Hör auf, verdammt! Willst du schon wieder etwas ruinieren? Du kannst nicht einmal ein mickriges Apartment durchsuchen, ohne etwas kaputt zu machen!

»Ja, schon gut, ist ja nichts passiert.« Verärgert hockte sich Lea auf den feuchten Fliesenboden und starrte vor sich hin.

Und jetzt?

»Lass mich nachdenken.« Die Wand des Whirlpools war mit denselben weißen Kacheln wie der Boden verfliest. Vor der Fliese, hinter der sich der Putzschacht mit dem Abfluss verbarg, war der Boden zerkratzt. Außerdem befand sich hier eine Schmutzspur. Sie kroch darauf zu und drückte auf die lose Fliese in der Wand.

Du glaubst doch nicht wirklich, dass dein Brief da drinnen versteckt ist?

»Wer weiß?« Sie popelte die Fliese aus der Wand, stellte sie zur Seite, beugte sich tiefer und starrte in den dunklen Hohlraum, sah aber nur Staub, Spinnweben, Edelstahlrohre und ein Absperrventil.

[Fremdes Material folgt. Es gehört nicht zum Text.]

[src/rtl/decoder_iter_ctrl.sv]
// Iteration controller for a layered LDPC-style decoder: load, iterate, check, report.
// Optional early termination on syndrome is enabled by defining DECODER_EARLY_TERM_EN.
module decoder_iter_ctrl #(
  parameter int N_ITER    = 5,
  parameter int LAYER_LAT = 2,
  parameter int ITER_W    = 4
) (
  input logic                 clk,
  input logic                 rst,
  decoder_iter_ctrl_if.master bus
);

  localparam int LAT_W = (LAYER_LAT > 1) ? $clog2(LAYER_LAT) : 1;
  localparam logic [LAT_W-1:0]  LAT_LAST  = LAT_W'(LAYER_LAT - 1);
  localparam logic [ITER_W-1:0] ITER_LAST = ITER_W'(N_ITER - 1);

  typedef enum logic [2:0] {
    IDLE,
    LOAD,
    RUN,
    CHECK,
    DONE
  } state_t;

  state_t            state;
  logic [LAT_W-1:0]  lat_cnt;
  logic [ITER_W-1:0] iter_q;
  logic [ITER_W-1:0] out_iters_q;
  logic              out_early_q;
  logic              out_valid_q;
  logic              llr_load_q;
  logic              layer_en_q;
  logic              msg_capture_q;
  logic              feedback_sel_q;
  logic              in_ready_q;
  logic              early_exit;

`ifdef DECODER_EARLY_TERM_EN
  assign early_exit = bus.syndrome_ok;
`else
  logic unused_syndrome;
  assign unused_syndrome = bus.syndrome_ok;
  assign early_exit      = 1'b0;
`endif

  // Every output is a register updated together with the state it belongs to,
  // so strobes line up exactly with the state they are decoded from.
  always_ff @(posedge clk or posedge rst) begin
    if (rst) begin
      state          <= IDLE;
      lat_cnt        <= '0;
      iter_q         <= '0;
      out_iters_q    <= '0;
      out_early_q    <= 1'b0;
      out_valid_q    <= 1'b0;
      llr_load_q     <= 1'b0;
      layer_en_q     <= 1'b0;
      msg_capture_q  <= 1'b0;
      feedback_sel_q <= 1'b0;
      in_ready_q     <= 1'b0;
    end else if (bus.flush) begin
      state          <= IDLE;
      lat_cnt        <= '0;
      iter_q         <= '0;
      out_iters_q    <= '0;
      out_early_q    <= 1'b0;
      out_valid_q    <= 1'b0;
      llr_load_q     <= 1'b0;
      layer_en_q     <= 1'b0;
      msg_capture_q  <= 1'b0;
      feedback_sel_q <= 1'b0;
      in_ready_q     <= 1'b1;
    end else begin
      unique case (state)
        IDLE: begin
          if (in_ready_q && bus.in_valid) begin
            state      <= LOAD;
            in_ready_q <= 1'b0;
            llr_load_q <= 1'b1;
          end else begin
            in_ready_q <= 1'b1;
          end
        end
        LOAD: begin
          state          <= RUN;
          llr_load_q     <= 1'b0;
          iter_q         <= '0;
          lat_cnt        <= '0;
          layer_en_q     <= 1'b1;
          feedback_sel_q <= 1'b0;
        end
        RUN: begin
          if (lat_cnt == LAT_LAST) begin
            state         <= CHECK;
            lat_cnt       <= '0;
            msg_capture_q <= 1'b1;
          end else begin
            lat_cnt <= lat_cnt + LAT_W'(1);
          end
        end
        CHECK: begin
          msg_capture_q <= 1'b0;
          // A satisfied syndrome wins over the iteration limit, so out_early
          // reports it even on the last permitted iteration.
          if (early_exit || (iter_q == ITER_LAST)) begin
            state          <= DONE;
            layer_en_q     <= 1'b0;
            feedback_sel_q <= 1'b0;
            out_valid_q    <= 1'b1;
            out_iters_q    <= iter_q + ITER_W'(1);
            out_early_q    <= early_exit;
          end else begin
            state          <= RUN;
            iter_q         <= iter_q + ITER_W'(1);
            feedback_sel_q <= 1'b1;
          end
        end
        DONE: begin
          if (bus.out_ready) begin
            state       <= IDLE;
            out_valid_q <= 1'b0;
            out_iters_q <= '0;
            out_early_q <= 1'b0;
            iter_q      <= '0;
            in_ready_q  <= 1'b1;
          end
        end
        default: state <= IDLE;
      endcase
    end
  end

  assign bus.in_ready     = in_ready_q;
  assign bus.llr_load     = llr_load_q;
  assign bus.layer_en     = layer_en_q;
  assign bus.feedback_sel = feedback_sel_q;
  assign bus.msg_capture  = msg_capture_q;
  assign bus.iter_cnt     = iter_q;
  assign bus.out_valid    = out_valid_q;
  assign bus.out_early    = out_early_q;
  assign bus.out_iters    = out_iters_q;

endmodule
==> src/rtl/sram_2port_write_sequencer.sv <==
// Write-port sequencer for the 2-port adiabatic SRAM bank.
// Arbitrates two requesters round-robin and paces each write against the
// Bennett phase vector: address/data launch on the DATA_PHASE rising edge, and
// the write strobe spans the WRITE_PHASE high window. At most one write per
// Bennett cycle.
module sram_2port_write_sequencer #(
  parameter int unsigned PHASES      = 10,
  parameter int unsigned ADDR_W      = 4,
  parameter int unsigned DATA_PHASE  = 3,
  parameter int unsigned WRITE_PHASE = 8
) (
  input  logic              clk,
  input  logic              reset,
  input  logic [PHASES-1:0] clkp,
  input  logic              req0,
  input  logic [ADDR_W-1:0] addr0,
  input  logic              data0,
  input  logic              req1,
  input  logic [ADDR_W-1:0] addr1,
  input  logic              data1,
  output logic              ack0,
  output logic              ack1,
  output logic              wr_in,
  output logic [ADDR_W-1:0] wr_addr,
  output logic              write,
  output logic              busy
);

  typedef enum logic [1:0] {StIdle, StSetup, StStrobe, StDone} state_e;

  state_e              state_q, state_d;
  logic [PHASES-1:0]   ph_q;
  logic                rr_ptr_q, rr_ptr_d;
  logic                grant_q, grant_d;
  logic                ack0_d, ack1_d;
  logic                wr_in_d;
  logic [ADDR_W-1:0]   wr_addr_d;
  logic                write_d;
  logic                busy_d;
  logic                winner;
  logic                rise_data;
  logic                rise_write;
  logic                fall_write;

  // Phase edges are seen on the same clk edge that first samples the new level.
  assign rise_data  =  clkp[DATA_PHASE]  & ~ph_q[DATA_PHASE];
  assign rise_write =  clkp[WRITE_PHASE] & ~ph_q[WRITE_PHASE];
  assign fall_write = ~clkp[WRITE_PHASE] &  ph_q[WRITE_PHASE];

  // Arbitration: sole requester wins; on contention the round-robin pointer decides.
  always_comb begin
    winner = rr_ptr_q;
    if (!(req0 && req1)) begin
      winner = req1;
    end
  end

  // Next-state and registered-output logic.
  always_comb begin
    state_d   = state_q;
    rr_ptr_d  = rr_ptr_q;
    grant_d   = grant_q;
    wr_in_d   = wr_in;
    wr_addr_d = wr_addr;
    write_d   = write;
    busy_d    = busy;
    ack0_d    = 1'b0;
    ack1_d    = 1'b0;
    unique case (state_q)
      StIdle: begin
        if (rise_data && (req0 || req1)) begin
          grant_d   = winner;
          rr_ptr_d  = ~winner;
          wr_addr_d = winner ? addr1 : addr0;
          wr_in_d   = winner ? data1 : data0;
          busy_d    = 1'b1;
          state_d   = StSetup;
        end
      end
      StSetup: begin
        if (rise_write) begin
          write_d = 1'b1;
          state_d = StStrobe;
        end
      end
      StStrobe: begin
        if (fall_write) begin
          write_d = 1'b0;
          ack0_d  = ~grant_q;
          ack1_d  = grant_q;
          state_d = StDone;
        end
      end
      StDone: begin
        busy_d  = 1'b0;
        state_d = StIdle;
      end
      default: begin
        state_d = StIdle;
      end
    endcase
  end

  // State register; reset aborts any write in flight without an ack.
  always_ff @(posedge clk or posedge reset) begin
    if (reset) begin
      state_q  <= StIdle;
      ph_q     <= '0;
      rr_ptr_q <= 1'b0;
      grant_q  <= 1'b0;
      ack0     <= 1'b0;
      ack1     <= 1'b0;
      wr_in    <= 1'b0;
      wr_addr  <= '0;
      write    <= 1'b0;
      busy     <= 1'b0;
    end else begin
      state_q  <= state_d;
      ph_q     <= clkp;
      rr_ptr_q <= rr_ptr_d;
      grant_q  <= grant_d;
      ack0     <= ack0_d;
      ack1     <= ack1_d;
      wr_in    <= wr_in_d;
      wr_addr  <= wr_addr_d;
      write    <= write_d;
      busy     <= busy_d;
    end
  end

endmodule
[src/rtl/mux2to1_slice.sv]
// ---------------------------------------------------------------------------
// mux2to1_slice
// One bit of the 2:1 datapath mux, built from NAND gates only.
//   in_a  : selected when sel = 1
//   in_b  : selected when sel = 0
//   sel   : select
//   out_y : mux output
// ---------------------------------------------------------------------------
module mux2to1_slice (
    input  logic in_a,
    input  logic in_b,
    input  logic sel,
    output logic out_y
);

    logic sel_n;
    logic nand_a;
    logic nand_b;

    assign sel_n  = ~(sel & sel);
    assign nand_a = ~(in_a & sel);
    assign nand_b = ~(in_b & sel_n);
    assign out_y  = ~(nand_a & nand_b);

endmodule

Wie verzweifelt muss man sein, dass … Moment mal!

»Hab’s schon gesehen.«

Im Licht, das durch das Milchglasfenster ins Bad fiel, funkelte weiter hinten etwas im Schacht.

Lea griff tief hinein, ertastete mehrere kleine harte Gegenstände und zog sie heraus. Ringe, eine Halskette und rote Ohrringe. Schön verarbeitet mit teuren Rubinen. Im gleichen Moment wusste sie, wem dieser Schmuck gehörte. Besser gesagt: Gehört hatte! Käthe van Zwieten, der netten älteren Dame aus der Schweiz.

O Mann , meldete sich Camilla zu Wort. Ramona hat die Frau bestohlen und umgebracht.

»Und Pacula arbeitet mit ihr zusammen.«

Wie Bonnie und Clyde.

»Während er seine Workshops hält, beklaut sie die Urlauber.«

Wusste ich es doch! Er kam mir von Anfang an nicht wie ein richtiger Mentalcoach vor. Bestimmt war es Ramona, die unser Apartment durchwühlt hat.

»Und warum hat sie nichts gestohlen? Immerhin hat diese Person auch unseren Safe geöffnet.«

Keine Ahnung.

»Ist ja auch egal …«, murmelte Lea. Dann fiel ihr Quintanas Visitenkarte ein. Möglicherweise würde die sich doch noch als nützlich erweisen.